Spijkers met koppen

De juist gekozen titel

Elders is de litteratuur zoo innig samengegroeid met het dagelijksch leven dat kooplieden hun zaak met een boektitel sieren, welke niet alleen door het groote publiek thuis gebracht, begrepen wordt; maar welke een attractie blijkt te zijn.

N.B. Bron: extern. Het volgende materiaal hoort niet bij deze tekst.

==> src/rtl/parking_meter_counter_pkg.sv <==
`default_nettype none
// ============================================================================
// Module      : parking_meter_counter_pkg
// Description : Shared constants for the parking meter countdown datapath:
//               BCD geometry, default credit/preset values as packed BCD,
//               and decimal <-> packed-BCD conversion helpers for
//               elaboration-time parameter handling.
// Revision    : 1.0 - initial release
// ============================================================================
package parking_meter_counter_pkg;

  localparam int c_DIGIT_W    = 4;
  localparam int c_NUM_DIGITS = 4;
  localparam int c_BCD_W      = c_DIGIT_W * c_NUM_DIGITS;

  // Default credit and preset values, packed BCD
  localparam logic [15:0] c_ADD0_BCD    = 16'h0010;
  localparam logic [15:0] c_ADD1_BCD    = 16'h0180;
  localparam logic [15:0] c_ADD2_BCD    = 16'h0200;
  localparam logic [15:0] c_ADD3_BCD    = 16'h0550;
  localparam logic [15:0] c_PRESET0_BCD = 16'h0015;
  localparam logic [15:0] c_PRESET1_BCD = 16'h0150;

  // Packed BCD to decimal, used so decimal parameter defaults track the BCD constants
  function automatic int f_bcd_to_dec(input logic [15:0] bcd);
    int v;
    v = 0;
    for (int i = c_NUM_DIGITS - 1; i >= 0; i--) begin
      v = v * 10 + int'(bcd[i*c_DIGIT_W +: c_DIGIT_W]);
    end
    return v;
  endfunction

  // Decimal to packed BCD, evaluated only on parameters
  function automatic logic [15:0] f_dec_to_bcd(input int dec);
    logic [15:0] r;
    int          v;
    r = '0;
    v = dec;
    for (int i = 0; i < c_NUM_DIGITS; i++) begin
      r[i*c_DIGIT_W +: c_DIGIT_W] = 4'(v % 10);
      v = v / 10;
    end
    return r;
  endfunction

endpackage
`default_nettype wire

==> src/rtl/parking_meter_counter_bcd4_add_sub.sv <==
`default_nettype none
// ============================================================================
// Module      : bcd4_add_sub
// Description : Combinational 4-digit packed-BCD adder/subtractor with
//               per-digit +6 (add) / -6 (subtract) correction. cout is the
//               digit-3 carry on add and the digit-3 borrow on subtract.
// Revision    : 1.0 - initial release
// ============================================================================
module bcd4_add_sub
  import parking_meter_counter_pkg::*;
(
  input  logic [15:0] a,
  input  logic [15:0] b,
  input  logic        sub,
  output logic [15:0] result,
  output logic        cout
);

  // Ripple through the digits; the chain lives in one block so it is a single combinational path
  always_comb begin
    logic       w_c;
    logic [4:0] w_raw;
    logic [3:0] w_dig;
    w_c    = 1'b0;
    result = '0;
    for (int i = 0; i < c_NUM_DIGITS; i++) begin
      if (sub) begin
        w_raw = {1'b0, a[i*c_DIGIT_W +: c_DIGIT_W]} - {1'b0, b[i*c_DIGIT_W +: c_DIGIT_W]} - {4'd0, w_c};
        // A negative digit wrapped mod 16; subtracting 6 brings it back into mod 10
        w_c   = w_raw[4];
        w_dig = w_c ? (w_raw[3:0] - 4'd6) : w_raw[3:0];
      end else begin
        w_raw = {1'b0, a[i*c_DIGIT_W +: c_DIGIT_W]} + {1'b0, b[i*c_DIGIT_W +: c_DIGIT_W]} + {4'd0, w_c};
        // A digit sum above 9 skips the six unused codes
        w_c   = (w_raw > 5'd9);
        w_dig = w_c ? (w_raw[3:0] + 4'd6) : w_raw[3:0];
      end
      result[i*c_DIGIT_W +: c_DIGIT_W] = w_dig;
    end
    cout = w_c;
  end

endmodule
`default_nettype wire

==> src/rtl/parking_meter_counter.sv <==
`default_nettype none
// ============================================================================
// Module      : parking_meter_counter
// Description : Four-digit BCD countdown meter. Presets and add buttons load
//               or credit time (saturating), a 2 Hz tick decrements once per
//               second, and the display enable blinks at low time and
//               flashes at 2 Hz when expired.
// Revision    : 1.0 - initial release
// ============================================================================
module parking_meter_counter
  import parking_meter_counter_pkg::*;
#(
  parameter int MAX_COUNT  = 9999,
  parameter int LOW_THRESH = 200,
  parameter int ADD0       = f_bcd_to_dec(c_ADD0_BCD),
  parameter int ADD1       = f_bcd_to_dec(c_ADD1_BCD),
  parameter int ADD2       = f_bcd_to_dec(c_ADD2_BCD),
  parameter int ADD3       = f_bcd_to_dec(c_ADD3_BCD),
  parameter int PRESET0    = f_bcd_to_dec(c_PRESET0_BCD),
  parameter int PRESET1    = f_bcd_to_dec(c_PRESET1_BCD)
) (
  input  logic        clk,
  input  logic        rst,
  input  logic        tick_2hz,
  input  logic [3:0]  add_req,
  input  logic [1:0]  preset_req,
  output logic [15:0] BCD_16bit,
  output logic        En_7seg
);

  localparam logic [15:0] c_MAX_BCD     = f_dec_to_bcd(MAX_COUNT);
  localparam logic [15:0] c_LOW_BCD     = f_dec_to_bcd(LOW_THRESH);
  localparam logic [15:0] c_ADD0_V      = f_dec_to_bcd(ADD0);
  localparam logic [15:0] c_ADD1_V      = f_dec_to_bcd(ADD1);
  localparam logic [15:0] c_ADD2_V      = f_dec_to_bcd(ADD2);
  localparam logic [15:0] c_ADD3_V      = f_dec_to_bcd(ADD3);
  localparam logic [15:0] c_PRESET0_V   = f_dec_to_bcd(PRESET0);
  localparam logic [15:0] c_PRESET1_V   = f_dec_to_bcd(PRESET1);
  localparam logic [15:0] c_ONE_BCD     = 16'h0001;

  logic [15:0] r_count;
  logic        r_phase;
  logic        r_en;

  logic        w_is_add;
  logic        w_boundary;
  logic [15:0] w_operand;
  logic [15:0] w_alu_res;
  logic        w_alu_cout;
  logic        w_sat;
  logic [15:0] w_count_nxt;
  logic        w_en_nxt;

  assign w_is_add   = |add_req;
  assign w_boundary = tick_2hz & r_phase;

  // Second ALU operand: lowest-numbered add button wins, otherwise a unit decrement
  always_comb begin
    w_operand = c_ONE_BCD;
    if      (add_req[0]) w_operand = c_ADD0_V;
    else if (add_req[1]) w_operand = c_ADD1_V;
    else if (add_req[2]) w_operand = c_ADD2_V;
    else if (add_req[3]) w_operand = c_ADD3_V;
  end

  bcd4_add_sub u_alu (
    .a      (r_count),
    .b      (w_operand),
    .sub    (~w_is_add),
    .result (w_alu_res),
    .cout   (w_alu_cout)
  );

  // Legal BCD orders the same as binary, so a plain magnitude compare works
  assign w_sat = w_alu_cout | (w_alu_res > c_MAX_BCD);

  // Next count: preset over add over decrement; zero holds at zero
  always_comb begin
    w_count_nxt = r_count;
    if (preset_req[0]) begin
      w_count_nxt = c_PRESET0_V;
    end else if (preset_req[1]) begin
      w_count_nxt = c_PRESET1_V;
    end else if (w_is_add) begin
      w_count_nxt = w_sat ? c_MAX_BCD : w_alu_res;
    end else if (w_boundary && (r_count != 16'h0000)) begin
      w_count_nxt = w_alu_res;
    end
  end

  // Display enable follows the value about to be shown
  always_comb begin
    w_en_nxt = r_en;
    if (w_count_nxt >= c_LOW_BCD) begin
      w_en_nxt = 1'b1;
    end else if (w_count_nxt != 16'h0000) begin
      w_en_nxt = ~w_count_nxt[0];
    end else if (tick_2hz) begin
      w_en_nxt = ~r_en;
    end
  end

  // State registers; reset overrides every other input in the same cycle
  always_ff @(posedge clk) begin
    if (rst) begin
      r_count <= 16'h0000;
      r_phase <= 1'b0;
      r_en    <= 1'b1;
    end else begin
      r_count <= w_count_nxt;
      r_en    <= w_en_nxt;
      if (tick_2hz) r_phase <= ~r_phase;
    end
  end

  assign BCD_16bit = r_count;
  assign En_7seg   = r_en;

endmodule
`default_nettype wire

Twee nachtgelegenheden leenden namen van Jean Cocteau: ‘Le Boeuf sur le Toit’ en ‘Le Grand Ecart’. - Een voortreffelijk restaurant, niet ver van het station Sint Lazarus, noemde zich ‘La Rôtisserie de la Reine Pédauque’. Ook een boekverkooper vond zijn uithangteeken bij Anatole France. Hij schilderde er ‘Le Lys Rouge’ op. Van Arthur Rimbaud nam men: ‘Le Bateau Ivre’; van André Gide: ‘La Porte Etroite’; van Paul Valéry: ‘La Jeune Parque’; van Valéry Larbaud: ‘Le Vice Impuni’; van Paul Morand: ‘Fermé la Nuit’; van Tristan Deréme: ‘La Verdure Dorée’; al te gader voor boekhandels.

Een muziekhandel noemde zich: ‘Le Sacre du Printemps ...’

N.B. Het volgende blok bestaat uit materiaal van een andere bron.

**src/rtl/raw_capture_pkg.sv**
```systemverilog
`default_nettype none
// ============================================================================
// Module   : raw_capture_pkg
// Purpose  : Shared definitions for the RAW capture front-end: the capture
//            FSM state encoding, the pixel width and the coordinate width.
// Ports    : none (package)
// Revision : 1.0 - initial release
// ============================================================================
package raw_capture_pkg;

  localparam int PIX_W   = 12;   // sensor RAW bus width
  localparam int COORD_W = 11;   // column / row counter width

  typedef enum logic [1:0] {
    ST_IDLE     = 2'd0,
    ST_ARMED    = 2'd1,
    ST_CAPTURE  = 2'd2,
    ST_STOPPING = 2'd3
  } cap_state_t;

endpackage : raw_capture_pkg
`default_nettype wire

```
**src/rtl/raw_capture_xy_cnt.sv**
```systemverilog
`default_nettype none
// ============================================================================
// Module   : raw_capture_xy_cnt
// Purpose  : Column/row counter for captured pixels. Advances after every
//            emitted pixel, wraps the column at COLUMN_WIDTH-1, and closes a
//            short line when line-valid falls before the column wrapped.
// Ports    : iCLK, iRST (async, active-low)
//            clear     - zero both coordinates (frame start / frame end)
//            pixel     - a pixel is currently being emitted at (x, y)
//            line_end  - falling edge of line-valid inside an active frame
//            x, y      - coordinates of the pixel currently emitted
// Revision : 1.0 - initial release
// ============================================================================
module raw_capture_xy_cnt
  import raw_capture_pkg::*;
#(
  parameter int COLUMN_WIDTH = 1280
) (
  input  logic               iCLK,
  input  logic               iRST,
  input  logic               clear,
  input  logic               pixel,
  input  logic               line_end,
  output logic [COORD_W-1:0] x,
  output logic [COORD_W-1:0] y
);

  localparam logic [COORD_W-1:0] X_LAST = COORD_W'(COLUMN_WIDTH - 1);

  always_ff @(posedge iCLK or negedge iRST) begin
    if (!iRST) begin
      x <= '0;
      y <= '0;
    end else if (clear) begin
      x <= '0;
      y <= '0;
    end else if (pixel) begin
      // The line-end pulse coincides with the last pixel of the line, so a
      // full-width line and a short line both advance the row exactly once.
      if (x == X_LAST || line_end) begin
        x <= '0;
        y <= y + COORD_W'(1);
      end else begin
        x <= x + COORD_W'(1);
      end
    end else if (line_end && x != '0) begin
      x <= '0;
      y <= y + COORD_W'(1);
    end
  end

endmodule : raw_capture_xy_cnt
`default_nettype wire

```
**src/rtl/raw_capture.sv**
```systemverilog
`default_nettype none
// ============================================================================
// Module   : raw_capture
// Purpose  : Capture stage ahead of the Bayer-to-RGB converter. Registers the
//            sensor RAW bus and strobes, gates capture to whole frames under
//            start/stop control, and emits pixel-valid, coordinates and a
//            frame count.
// Ports    : iCLK, iRST (async, active-low)
//            iDATA/iFVAL/iLVAL  - sensor RAW pixel, frame valid, line valid
//            iSTART/iEND        - capture enable / stop requests
//            oDATA/oDVAL        - captured pixel and its valid strobe
//            oX_Cont/oY_Cont    - coordinates of the pixel on oDATA
//            oFrame_Cont        - frames captured since reset
//            oBUSY              - FSM is not idle
// Revision : 1.0 - initial release
// ============================================================================
module raw_capture
  import raw_capture_pkg::*;
#(
  parameter int COLUMN_WIDTH = 1280,
  parameter int FRAME_CNT_W  = 32
) (
  input  logic                   iCLK,
  input  logic                   iRST,
  input  logic [PIX_W-1:0]       iDATA,
  input  logic                   iFVAL,
  input  logic                   iLVAL,
  input  logic                   iSTART,
  input  logic                   iEND,
  output logic [PIX_W-1:0]       oDATA,
  output logic                   oDVAL,
  output logic [COORD_W-1:0]     oX_Cont,
  output logic [COORD_W-1:0]     oY_Cont,
  output logic [FRAME_CNT_W-1:0] oFrame_Cont,
  output logic                   oBUSY
);

  // Stage-1 input registers and previous strobe values for edge detection
  logic [PIX_W-1:0] data_s1;
  logic             fval_s1, lval_s1, fval_d, lval_d;

  cap_state_t state, state_nxt;
  logic       frame_active, active_nxt, cnt_inc;

  logic fval_rise, fval_fall, line_end, pix_valid;

  assign fval_rise = fval_s1 & ~fval_d;
  assign fval_fall = ~fval_s1 & fval_d;
  // Line valid while frame valid is low never reaches the counters.
  assign line_end  = lval_d & ~lval_s1 & fval_s1 & frame_active;
  // Uses the next activity value so a line starting in the very cycle the
  // frame rise is seen still delivers its first pixel.
  assign pix_valid = lval_s1 & fval_s1 & active_nxt;
  assign oBUSY     = (state != ST_IDLE);

  always_ff @(posedge iCLK or negedge iRST) begin
    if (!iRST) begin
      data_s1 <= '0;
      fval_s1 <= 1'b0;
      lval_s1 <= 1'b0;
      fval_d  <= 1'b0;
      lval_d  <= 1'b0;
    end else begin
      data_s1 <= iDATA;
      fval_s1 <= iFVAL;
      lval_s1 <= iLVAL;
      fval_d  <= fval_s1;
      lval_d  <= lval_s1;
    end
  end

  always_ff @(posedge iCLK or negedge iRST) begin
    if (!iRST) begin
      state        <= ST_IDLE;
      frame_active <= 1'b0;
      oDATA        <= '0;
      oDVAL        <= 1'b0;
      oFrame_Cont  <= '0;
    end else begin
      state        <= state_nxt;
      frame_active <= active_nxt;
      oDATA        <= data_s1;
      oDVAL        <= pix_valid;
      if (cnt_inc) begin
        oFrame_Cont <= oFrame_Cont + FRAME_CNT_W'(1);
      end
    end
  end

  always_comb begin
    state_nxt  = state;
    active_nxt = frame_active;
    cnt_inc    = 1'b0;
    case (state)
      ST_IDLE: begin
        // A simultaneous stop request cancels the start.
        if (iSTART && !iEND) begin
          state_nxt = ST_ARMED;
        end
      end
      ST_ARMED: begin
        if (iEND) begin
          state_nxt = ST_IDLE;
        end else if (fval_rise) begin
          state_nxt  = ST_CAPTURE;
          active_nxt = 1'b1;
          cnt_inc    = 1'b1;
        end
      end
      ST_CAPTURE: begin
        if (fval_fall) begin
          active_nxt = 1'b0;
          if (iEND) begin
            state_nxt = ST_IDLE;
          end
        end else if (fval_rise) begin
          active_nxt = 1'b1;
          cnt_inc    = 1'b1;
          if (iEND) begin
            state_nxt = ST_STOPPING;
          end
        end else if (iEND) begin
          // Between frames there is nothing left to finish.
          state_nxt = frame_active ? ST_STOPPING : ST_IDLE;
        end
      end
      ST_STOPPING: begin
        if (fval_fall) begin
          active_nxt = 1'b0;
          state_nxt  = ST_IDLE;
        end
      end
      default: begin
        state_nxt  = ST_IDLE;
        active_nxt = 1'b0;
      end
    endcase
  end

  raw_capture_xy_cnt #(
    .COLUMN_WIDTH (COLUMN_WIDTH)
  ) u_xy_cnt (
    .iCLK     (iCLK),
    .iRST     (iRST),
    .clear    (fval_rise | fval_fall),
    .pixel    (oDVAL),
    .line_end (line_end),
    .x        (oX_Cont),
    .y        (oY_Cont)
  );

endmodule : raw_capture
`default_nettype wire

```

Het is een vroolijke pittoreske gewoonte, die blijkbaar in den smaak valt en daardoor steeds algemeener wordt.

Ook hier is op dit terrein wel iets te doen.

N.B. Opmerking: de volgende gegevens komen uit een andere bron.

[config.mk]
export PLATFORM = sky130hd
export DESIGN_NAME = midi_tx
export DESIGN_NICKNAME = d
export VERILOG_FILES = /design/src/rtl/midi_tx.sv
export SDC_FILE = /design/constraint.sdc
export NUM_CORES = 1
export LEC_CHECK = 0
export ABC_CLOCK_PERIOD_IN_PS = 2900
export CAP_MARGIN = 20
export CELL_PAD_IN_SITES_DETAIL_PLACEMENT = 0
export CELL_PAD_IN_SITES_GLOBAL_PLACEMENT = 1
export CORE_AREA = 8 8 94 96
export DETAILED_ROUTE_END_ITERATION = 7
export DIE_AREA = 0 0 102 104
export PLACE_DENSITY_LB_ADDON = 0.1
export SYNTH_ARGS = -nofsm -noshare
export SYNTH_HDL_FRONTEND = slang
export SYNTH_SLANG_ARGS = --single-unit
[constraint.sdc]
create_clock -name clk_50m -period 2.9 [get_ports clk_50m]
set_input_delay 0.58 -clock clk_50m [delete_from_list [all_inputs] [get_ports clk_50m]]
set_output_delay 0.58 -clock clk_50m [all_outputs]
set_load 0.005 [all_outputs]
[src/rtl/midi_tx.sv]
`default_nettype none
// ============================================================================
// Module   : midi_tx
// Purpose  : Serial MIDI transmitter (8N1, LSB first, idle-high line) with a
//            small byte FIFO fed over a valid/ready handshake.
// Ports    : clk_50m  - system clock, rising edge
//            rst_n    - asynchronous active-low reset
//            in_data  - byte to transmit
//            in_valid - in_data valid this cycle
//            in_ready - FIFO can accept a byte this cycle (= !full)
//            tx       - serial MIDI out, idle high (registered)
//            busy     - frame in progress or FIFO non-empty
// Options  : MIDI_TX_RUNNING_STATUS_EN - drop channel-status bytes that repeat
//            the last transmitted status (MIDI running status).
// Revision : 1.0 - initial release
// ============================================================================
module midi_tx #(
    parameter int CLK_HZ = 50_000_000,
    parameter int BAUD   = 31_250,
    parameter int DEPTH  = 4
) (
    input  logic       clk_50m,
    input  logic       rst_n,
    input  logic [7:0] in_data,
    input  logic       in_valid,
    output logic       in_ready,
    output logic       tx,
    output logic       busy
);

    localparam int BIT_TICKS = CLK_HZ / BAUD;
    localparam int TICK_W    = (BIT_TICKS > 1) ? $clog2(BIT_TICKS) : 1;
    localparam int ADDR_W    = (DEPTH > 1) ? $clog2(DEPTH) : 1;

    localparam logic [TICK_W-1:0] TICK_LAST = TICK_W'(BIT_TICKS - 1);
    localparam logic [TICK_W-1:0] TICK_ONE  = TICK_W'(1);
    localparam logic [ADDR_W:0]   PTR_ONE   = (ADDR_W + 1)'(1);

    typedef enum logic [1:0] {
        IDLE  = 2'd0,
        START = 2'd1,
        DATA  = 2'd2,
        STOP  = 2'd3
    } state_t;

    state_t            state;
    logic [TICK_W-1:0] tick_cnt;
    logic [2:0]        bit_idx;
    logic [7:0]        shift;

    // FIFO storage; pointers carry one extra wrap bit to tell full from empty
    logic [7:0]        mem [DEPTH];
    logic [ADDR_W:0]   wr_ptr;
    logic [ADDR_W:0]   rd_ptr;

    logic              empty;
    logic              full;
    logic              push;
    logic              pop;
    logic              skip;
    logic              bit_end;
    logic [7:0]        head;

    assign empty    = (wr_ptr == rd_ptr);
    assign full     = (wr_ptr[ADDR_W] != rd_ptr[ADDR_W]) &&
                      (wr_ptr[ADDR_W-1:0] == rd_ptr[ADDR_W-1:0]);
    assign in_ready = !full;
    assign push     = in_valid && !full;
    assign head     = mem[rd_ptr[ADDR_W-1:0]];
    assign bit_end  = (tick_cnt == TICK_LAST);

    // Bytes leave the FIFO only when the line is free: from IDLE, or on the
    // last tick of a stop bit so back-to-back frames have no idle gap.
    assign pop      = !empty && ((state == IDLE) || ((state == STOP) && bit_end));
    assign busy     = (state != IDLE) || !empty;

`ifdef MIDI_TX_RUNNING_STATUS_EN
    logic [7:0] last_status;
    logic       is_chan_status;

    assign is_chan_status = head[7] && (head[7:4] != 4'hF);
    // last_status only ever holds 0x00 or a channel status, so equality with
    // a channel-status head is the whole running-status test.
    assign skip = is_chan_status && (head == last_status);
`else
    assign skip = 1'b0;
`endif

    always_ff @(posedge clk_50m) begin
        if (push) begin
            mem[wr_ptr[ADDR_W-1:0]] <= in_data;
        end
    end

    always_ff @(posedge clk_50m or negedge rst_n) begin
        if (!rst_n) begin
            wr_ptr <= '0;
        end else if (push) begin
            wr_ptr <= wr_ptr + PTR_ONE;
        end
    end

    always_ff @(posedge clk_50m or negedge rst_n) begin
        if (!rst_n) begin
            state    <= IDLE;
            tick_cnt <= '0;
            bit_idx  <= 3'd0;
            shift    <= 8'h00;
            tx       <= 1'b1;
            rd_ptr   <= '0;
`ifdef MIDI_TX_RUNNING_STATUS_EN
            last_status <= 8'h00;
`endif
        end else begin
            if (pop) begin
                rd_ptr <= rd_ptr + PTR_ONE;
`ifdef MIDI_TX_RUNNING_STATUS_EN
                if (!skip) begin
                    if (head[7:4] == 4'hF) begin
                        // System common/exclusive cancels running status;
                        // real-time bytes leave it untouched.
                        if (!head[3]) begin
                            last_status <= 8'h00;
                        end
                    end else if (head[7]) begin
                        last_status <= head;
                    end
                end
`endif
            end

            if (state == IDLE) begin
                tick_cnt <= '0;
            end else begin
                tick_cnt <= bit_end ? '0 : (tick_cnt + TICK_ONE);
            end

            case (state)
                IDLE: begin
                    tx <= 1'b1;
                    if (pop && !skip) begin
                        shift <= head;
                        tx    <= 1'b0;
                        state <= START;
                    end
                end
                START: begin
                    if (bit_end) begin
                        tx      <= shift[0];
                        bit_idx <= 3'd0;
                        state   <= DATA;
                    end
                end
                DATA: begin
                    if (bit_end) begin
                        if (bit_idx == 3'd7) begin
                            tx    <= 1'b1;
                            state <= STOP;
                        end else begin
                            shift   <= {1'b0, shift[7:1]};
                            tx      <= shift[1];
                            bit_idx <= bit_idx + 3'd1;
                        end
                    end
                end
                STOP: begin
                    if (bit_end) begin
                        if (pop && !skip) begin
                            shift <= head;
                            tx    <= 1'b0;
                            state <= START;
                        end else begin
                            // A suppressed byte returns to IDLE so the next
                            // FIFO entry is evaluated on the following cycle.
                            tx    <= 1'b1;
                            state <= IDLE;
                        end
                    end
                end
                default: begin
                    tx    <= 1'b1;
                    state <= IDLE;
                end
            endcase
        end
    end

endmodule
`default_nettype wire

==> results.txt <==
Status -> finished, final reports clean
Top cells by area, synth -> edfxtp_1, dfrtp_1, ha_1
DP HPWL -> 3740 um
Minimum clock period -> 2.60 ns
Inst Count DP -> 329
H-tree level count -> 3
Switching pwr -> 0.000549 W
Post-route DRC -> 0
Final setup violation count -> 0
Die Ht -> 104 um
Share of layout cells above drive strength 1 -> 0.160
CTS sink cnt -> 63
Cell row count -> 32
I/O Buffers -> 13
First-pass GRT wire length -> 9090 um
CTS-repair resized insts -> 0
Post-synth ARST share -> 0.492
Layout Cells excl Fill -> 345
MaxCap Viol Count -> 0
Predominant post-synthesis flop cell -> edfxtp_1
Cell taking the most area after synthesis -> edfxtp_1
Root Driver -> clkbuf_8
Slew Viols, Final -> 0
CTS tree -> built
Synth unique cells -> 47
Routed vias/inst -> 5.05
Via count -> 1,741
Hold Crit Depth -> 2
Final wirelength -> 5300 um
Drt first pass iters -> 4
Post-DRT Antenna Nets -> 0
Peak Freq -> 384 MHz
Crit path launch -> rd_ptr[1]
Initial Util -> 0.399
Worst Reg-to-Reg Cells -> 5
Final Skew -> 0.00953 ns
Initial antenna violation count -> 0
Crit Path Category -> register to primary output
Post-synth EDFFs -> 32
RePlAce Congestion -> 0.690
Core Area -> 7450 um2
Routed WL per cell -> 15.4 um
Worst Path Max Fanout -> 11
Final period util -> 0.898
Number of synthesis warnings -> 0
Net count after synthesis -> 244
Critical path launch point type -> register
GRT Util Overall -> 0.110
Leak pwr -> 1.35 nW
HP Class -> register to register
Worst slew pin tran -> 0.666 ns
Synth Instances -> 219
Synth Cell Area -> 2970 um2
Sw frac -> 0.270
Commonest cells in the netlist -> edfxtp_1, dfrtp_1, nand2_1
# Post-CTS Setup Buffers -> 0
Number of global-route vias before repair -> 1,921
RSZ-0062 raised after global routing -> no
Area delta synth->final -> 13.5%
Relative slew slack -> 0.556
Fin. Hold Viols -> 0
Peak supply drop -> 0.303 mV
Largest net degree at the start of global routing -> 32
Internal power -> 0.00149 W
Crit end category -> primary output
Total CTS buffers -> 9
HP Start -> tx
WP data arrival -> 2.02 ns
Die X-Extent -> 102 um
Io pins -> 14
TNS Setup -> 0 ns
Flop pwr share -> 0.543
Post-CTS Hold Buffers -> 0
Post-Syn Area per Cell -> 13.6 um2
Clock share of power -> 0.335
Most frequent cell after synthesis -> edfxtp_1
PwrDens -> 604 nW/um2
Clock buffer depth -> 2
Fin nets -> 263
DR iter-0 viols -> 49
Sequential area share after synthesis -> 0.585
R2R Path Start -> tick_cnt[0]
# diodes -> 0
Grt total ovfl -> 0
Combinational share of power -> 0.122
Share of the synthesized area in the top cell type -> 0.324
Req. time, crit path -> 2.32 ns
Clk Latency, worst-skew pair -> 0.33 ns
Clk slew on worst S/H paths -> 0.07 ns
Die area -> 10,600 um2
Synthesis-stage register bit count -> 63
worst max-delay path: stages (launching register included):
cell and delay [ns]:
dfrtp_1 0.62, xnor2_1 0.17, and3b_2 0.25, nand2_1 0.13
clkdlybuf4s50_1 0.52
routing by layer:
layer / GRT usage / part of all wire
met3: 0.0388 / 0.043
met2: 0.171 / 0.47
met4: 0.0441 / 0.014
met5: 0 / 0
met1: 0.136 / 0.48
flip-flops by register name, indices dropped and copies added (netlist names):
name      cells
mem          32
state         2
wr_ptr        3
rd_ptr        3
tick_cnt     11
tx            1
bit_idx       3
shift         8
power by group through the flow:
| stage | Clock (W) | Sequential (W) | Combinational, W |
|---|---|---|---|
| 2_1_floorplan | 0 | 0.00111 | 0.000159 |
| 3_3_place_gp | 0 | 0.00112 | 0.000240 |
| 3_5_place_dp | 0 | 0.00113 | 0.000254 |
| 4_1_cts | 0.000711 | 0.00111 | 0.000256 |
| 5_1_grt | 0.000749 | 0.00111 | 0.000286 |
| 6_report | 0.000683 | 0.00111 | 0.000248 |
placed cells by master (no fill, tap or decap), types with 2 or more instances in the layout:
cell type        Yosys  routed
mux4_2               4       4
and3_2               2       2
nand3_1              5       5
inv_1                9       9
a21oi_1              5       5
nand2_1             18      18
or2_0                5       5
clkbuf_8             1       9
nand4_1              3       3
mux4_1               4       4
buf_4                1       2
a22o_1               4       4
ha_1                14      14
nand2b_1             2       2
edfxtp_1            32      32
dfrtp_1             30      30
clkinvlp_4           0       2
o21ai_0             10      10
a22oi_1              2       2
clkinv_4             0       2
clkdlybuf4s50_1      0      13
xor2_1               9       9
mux2_2               2       2
and3_1               5       5
o221a_2              5       5
nor2_1              15      15
xnor2_1              5       5
a21o_1               3       3
through the flow:
step	util	hold WS, ns	power [W]	cell area (um2)	worst slack (ns)
finish	0.452	0.480	0.00204	3370	0.295
global route	0.452	0.504	0.00215	3370	0.165
CTS	0.452	0.489	0.00207	3370	0.252
detailed placement	0.428	0.478	0.00138	3190	0.630
global placement	0.428	0.465	0.00136	3190	0.697
floorplan	-	0.284	0.00126	2970	0.896
worst paths after layout:
kind,end,slack [ns]
setup / recovery,busy,0.30
setup reg to reg,rd_ptr[1],0.67
min in group asynchronous,tick_cnt[10],0.64
hold / removal,tx,0.48
hold reg to reg,tx,0.48
max in group asynchronous,tx,1.94
final cells by class:
| cell class | count | area (um2) |
|---|---|---|
| fill | 714 | 4080 |
| tap | 102 | 128 |
| clock inverter | 7 | 57.6 |
| timing repair buffer | 15 | 145 |
| inverter | 9 | 33.8 |
| clock buffer | 9 | 124 |
| multi-input combinational | 140 | 1140 |
| sequential | 63 | 1740 |
cell families (layout without fill, tap and decap cells):
kind of cell | count (synthesis) | after routing | synth area share
buffers and inverters | 16 | 40 | 0.0295
muxes | 12 | 12 | 0.0818
and+or+nand+nor | 67 | 67 | 0.123
xor gates and xnor gates | 14 | 14 | 0.0413
adders and majority gates | 14 | 14 | 0.0590
DFF | 63 | 63 | 0.585
AOI/OAI and AO/OA | 33 | 33 | 0.0805
(Power assumes the default switching activity.)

In Antwerpen bestaat al een aardig koffiehuis dat ‘De Wandelende Jood’ heet. Is Vermeylen er peter van? Schuin er over is: ‘De Nieuwe Jood ...’

Ik zie bijvoorbeeld al een kleine, verfijnde zaak

[p. 144]

van antiquiteiten en bibelots, die ‘Het Ivoren Aapje’ heet; een kostelijk restaurant met den naam ‘Bij Mijnheer Serjanszoon’; een populaire gaarkeuken, bekend om zijn groote porties, met het gevelschild: ‘Pallieter’.

Waarom zou zich een hôtel aan zee niet ‘De Wilde Kim’ noemen en een kleine melksalon in het bosch: ‘De Wandelaar’?

Het instituut voor dans en maintien: ‘Vormen’ is nog zoo gek niet. Een zaak van kwikjes en strikjes kan zich met den titel ‘Tierelantijnen’ sieren; - een inrichting voor ongehuwde moeders: ‘Der Liefde Bloesems’; een huis met een roode lantaren - maar die zijn er niet meer - zou heel geschikt ‘Komen en Gaan’ kunnen heeten. En waar wij allen de ‘Kleine Diaz’ kennen, zie ik niet in waarom een concurrent zijn affaire niet de ‘Kleine Inez’ zou noemen.

En boven de deur van Pulchri schilderen wij in sierlijke letterteekenen: ‘Van oude Menschen, de Dingen die voorbij gaan ...’

Maar het Nederlandsche publiek kent zijn schrijvers zóó weinig, dat de toespelingen en aanduidingen volkomen verloren zouden gaan. En daarom zullen wij Pulchri Pulchri laten en rustig verder dutten. Nacht Nel, slaap wel.